Тася служила на сцене выходной актрисой. Сейчас их труппу расформировали и она без дела.
Я живу в скверной комнате на Слепцовской улице, д. № 9, кв. 2. Жил в хорошей, имел письменный стол, теперь не имею и пишу при керосиновой лампе.
Как одет, что ем… не стоит…
Что дальше?
Уеду из Владикавказа весной или летом.
Куда?
Маловероятно, но возможно, что летом буду проездом в Москве. Стремлюсь далеко… [2; 391–392]
Татьяна Николаевна Кисельгоф. Из беседы с М. Чудаковой:
Летом 1921 года театр закрылся, артисты разъехались, подотдел искусств расформировался – Слезкин, который им руководил, уехал в Москву. И делать было нечего. Михаил поехал в Тифлис – разведать почву. Потом приехала я. Ничего не выходило… Мы продали обручальные кольца – сначала он свое, потом я. Кольца были необычные, очень хорошие, он заказывал их в свое время в Киеве у Маршака – это была лучшая ювелирная лавка. Они были не дутые, а прямые, и на внутренней стороне моего кольца было выгравировано: «Михаил Булгаков» – и дата – видимо, свадьбы, а на его: «Татьяна Булгакова». Потом, в Москве, он купил мне кольцо золотое – золотой ободок вокруг круглого хризопраза зеленого… [5; 120]
Татьяна Николаевна Кисельгоф. Из беседы с Л. Паршиным:
Он все хотел где-то устроиться, но никак не мог. НЭП был, там все с деньгами, а у нас пусто. Ну никакой возможности не было заработать, хоть ты тресни! Он говорил: «Если устроюсь – останусь. Нет – уеду». Месяц примерно мы там пробыли. Он бегал с высунутым языком. Вещи все продали, цепочку уже съели, и он решил, что поедем в Батум. Продали обручальные кольца и поехали [12; 89–90].
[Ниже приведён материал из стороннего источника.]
<file path="src/rtl/vram_pixel_shifter_if.sv">
// Processor bus snoop inputs, video controls and pixel outputs of the VRAM pixel shifter.
// The master side is the SoC bus and video control; the slave side is the shifter.
interface vram_pixel_shifter_if;
    logic [15:0] memAddr;
    logic        memStrobe;
    logic        memWrite;
    logic [7:0]  memDataRead;
    logic        mode2bpp;
    logic        blank;
    logic        overrunClear;
    logic [1:0]  pixel;
    logic        busy;
    logic        overrun;

    modport master (
        output memAddr, memStrobe, memWrite, memDataRead, mode2bpp, blank, overrunClear,
        input  pixel, busy, overrun
    );

    modport slave (
        input  memAddr, memStrobe, memWrite, memDataRead, mode2bpp, blank, overrunClear,
        output pixel, busy, overrun
    );
endinterface

</file>
<file path="src/rtl/vram_pixel_shifter.sv">
// Purpose: snoops VRAM reads and serialises each fetched byte into 1bpp/2bpp pixels.
// Latency: hit in cycle N, byte captured in N+1, first pixel shown from N+2.
// Backpressure: none; one held byte absorbs a fetch while busy, further fetches flag overrun.
module vram_pixel_shifter #(
    parameter int DIVIDER  = 2,
    parameter int MATCH_HI = 15,
    parameter int MATCH_LO = 9,
    parameter logic [MATCH_HI-MATCH_LO:0] MATCH_VALUE = 7'h7F,
    parameter bit INVERT   = 1'b1
) (
    input  logic clk,
    input  logic reset,
    vram_pixel_shifter_if.slave bus
);
    localparam int CW = (DIVIDER > 1) ? $clog2(DIVIDER) : 1;
    localparam logic [CW-1:0] DIV_LAST = CW'(DIVIDER - 1);

    logic          hit_d_q,     hit_d_d;
    logic [7:0]    shift_q,     shift_d;
    logic          mode_q,      mode_d;
    logic [3:0]    remaining_q, remaining_d;
    logic [7:0]    hold_q,      hold_d;
    logic          hold_vld_q,  hold_vld_d;
    logic [CW-1:0] div_cnt_q,   div_cnt_d;
    logic          overrun_q,   overrun_d;

    logic       busy;
    logic       tick;
    logic       last;
    logic       ovr_set;
    logic [3:0] reload;
    logic [1:0] pix_raw;
    logic [1:0] inv_mask;
    logic [1:0] pixel_w;

    always_comb begin
        hit_d_d     = bus.memStrobe & ~bus.memWrite &
                      (bus.memAddr[MATCH_HI:MATCH_LO] == MATCH_VALUE);
        shift_d     = shift_q;
        mode_d      = mode_q;
        remaining_d = remaining_q;
        hold_d      = hold_q;
        hold_vld_d  = hold_vld_q;
        ovr_set     = 1'b0;

        busy   = (remaining_q != 4'd0);
        tick   = busy && (div_cnt_q == DIV_LAST);
        last   = tick && (remaining_q == 4'd1);
        reload = bus.mode2bpp ? 4'd4 : 4'd8;

        div_cnt_d = (!busy || tick) ? '0 : div_cnt_q + 1'b1;

        if (tick) begin
            if (!last) begin
                shift_d     = mode_q ? {shift_q[5:0], 2'b11} : {shift_q[6:0], 1'b1};
                remaining_d = remaining_q - 4'd1;
            end else if (hold_vld_q) begin
                shift_d     = hold_q;
                mode_d      = bus.mode2bpp;
                remaining_d = reload;
                hold_vld_d  = 1'b0;
            end else begin
                shift_d     = 8'hFF;
                remaining_d = 4'd0;
            end
        end

        // A capture landing exactly as the last pixel ends with an empty hold
        // loads the shifter directly so the hold never outlives the byte stream.
        if (hit_d_q) begin
            if (!busy || (last && !hold_vld_q)) begin
                shift_d     = bus.memDataRead;
                mode_d      = bus.mode2bpp;
                remaining_d = reload;
                div_cnt_d   = '0;
            end else begin
                hold_d     = bus.memDataRead;
                hold_vld_d = 1'b1;
                ovr_set    = hold_vld_q && !last;
            end
        end

        if (ovr_set) begin
            overrun_d = 1'b1;
        end else if (bus.overrunClear) begin
            overrun_d = 1'b0;
        end else begin
            overrun_d = overrun_q;
        end

        pix_raw  = mode_q ? shift_q[7:6] : {1'b0, shift_q[7]};
        inv_mask = INVERT ? (mode_q ? 2'b11 : 2'b01) : 2'b00;
        pixel_w  = (bus.blank || !busy) ? 2'b00 : (pix_raw ^ inv_mask);
    end

    always_ff @(posedge clk) begin
        if (reset) begin
            hit_d_q     <= 1'b0;
            shift_q     <= 8'hFF;
            mode_q      <= 1'b0;
            remaining_q <= 4'd0;
            hold_q      <= 8'h00;
            hold_vld_q  <= 1'b0;
            div_cnt_q   <= '0;
            overrun_q   <= 1'b0;
        end else begin
            hit_d_q     <= hit_d_d;
            shift_q     <= shift_d;
            mode_q      <= mode_d;
            remaining_q <= remaining_d;
            hold_q      <= hold_d;
            hold_vld_q  <= hold_vld_d;
            div_cnt_q   <= div_cnt_d;
            overrun_q   <= overrun_d;
        end
    end

    assign bus.pixel   = pixel_w;
    assign bus.busy    = busy;
    assign bus.overrun = overrun_q;
endmodule

</file>
<file path="src/flat_wrapper.sv">
// flat-port wrapper written by rule: the top's interface ports become plain ports
module vram_pixel_shifter_flat 
#(
    parameter int DIVIDER  = 2,
    parameter int MATCH_HI = 15,
    parameter int MATCH_LO = 9,
    parameter logic [MATCH_HI-MATCH_LO:0] MATCH_VALUE = 7'h7F,
    parameter bit INVERT   = 1'b1
)
  (clk, reset, bus_memAddr, bus_memStrobe, bus_memWrite, bus_memDataRead, bus_mode2bpp, bus_blank, bus_overrunClear, bus_pixel, bus_busy, bus_overrun);
  vram_pixel_shifter_if bus_i ();
  input  logic clk;
  input  logic reset;
  input wire logic [$bits(bus_i.memAddr)-1:0] bus_memAddr;
  input wire logic [$bits(bus_i.memStrobe)-1:0] bus_memStrobe;
  input wire logic [$bits(bus_i.memWrite)-1:0] bus_memWrite;
  input wire logic [$bits(bus_i.memDataRead)-1:0] bus_memDataRead;
  input wire logic [$bits(bus_i.mode2bpp)-1:0] bus_mode2bpp;
  input wire logic [$bits(bus_i.blank)-1:0] bus_blank;
  input wire logic [$bits(bus_i.overrunClear)-1:0] bus_overrunClear;
  output wire logic [$bits(bus_i.pixel)-1:0] bus_pixel;
  output wire logic [$bits(bus_i.busy)-1:0] bus_busy;
  output wire logic [$bits(bus_i.overrun)-1:0] bus_overrun;
  assign bus_i.memAddr = bus_memAddr;
  assign bus_i.memStrobe = bus_memStrobe;
  assign bus_i.memWrite = bus_memWrite;
  assign bus_i.memDataRead = bus_memDataRead;
  assign bus_i.mode2bpp = bus_mode2bpp;
  assign bus_i.blank = bus_blank;
  assign bus_i.overrunClear = bus_overrunClear;
  assign bus_pixel = bus_i.pixel;
  assign bus_busy = bus_i.busy;
  assign bus_overrun = bus_i.overrun;
  vram_pixel_shifter #(.DIVIDER(DIVIDER), .MATCH_HI(MATCH_HI), .MATCH_LO(MATCH_LO), .MATCH_VALUE(MATCH_VALUE), .INVERT(INVERT)) u_core (.clk(clk), .reset(reset), .bus(bus_i));
endmodule
</file>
Татьяна Николаевна Кисельгоф. Из беседы с М. Чудаковой:
Когда приехали в Батум, я осталась сидеть на вокзале, а он пошел искать комнату. Познакомился с какой-то гречанкой, она указала ему комнату. Мы пришли, я тут же купила букет магнолий – я впервые их видела – и поставила в комнату. Легли спать – и я проснулась от безумной головной боли… Мы жили там месяца два, он пытался писать для газет, но у него ничего не брали. О судьбе своих младших братьев он тогда еще ничего не знал. Помню, как он сидел, писал… По-моему, «Записки на манжетах» он стал писать именно в Батуме [5; 120].
Татьяна Николаевна Кисельгоф. Из беседы с Л. Паршиным:
Он там тоже все пытался что-то написать, что-то куда-то пристроить, но ничего не выходило. Тогда Михаил говорит: «Я поеду за границу. Но ты не беспокойся, где бы я ни был, я тебя выпишу, вызову». Я-то понимала, что это мы уже навсегда расстаемся. Ходили на пристань, в порт он ходил, все искал кого-то, чтоб его в трюме спрятали или еще как, но тоже ничего не получалось, потому что денег не было. А еще он очень боялся, что его выдадут. Очень боялся. <…>
В общем, он говорит: «Нечего тут сидеть, поезжай в Москву». Поделили мы последние деньги, и он посадил меня на пароход в Одессу. Я была уверена, что он уедет, и думала, что это мы уже навсегда прощаемся [12; 90–91].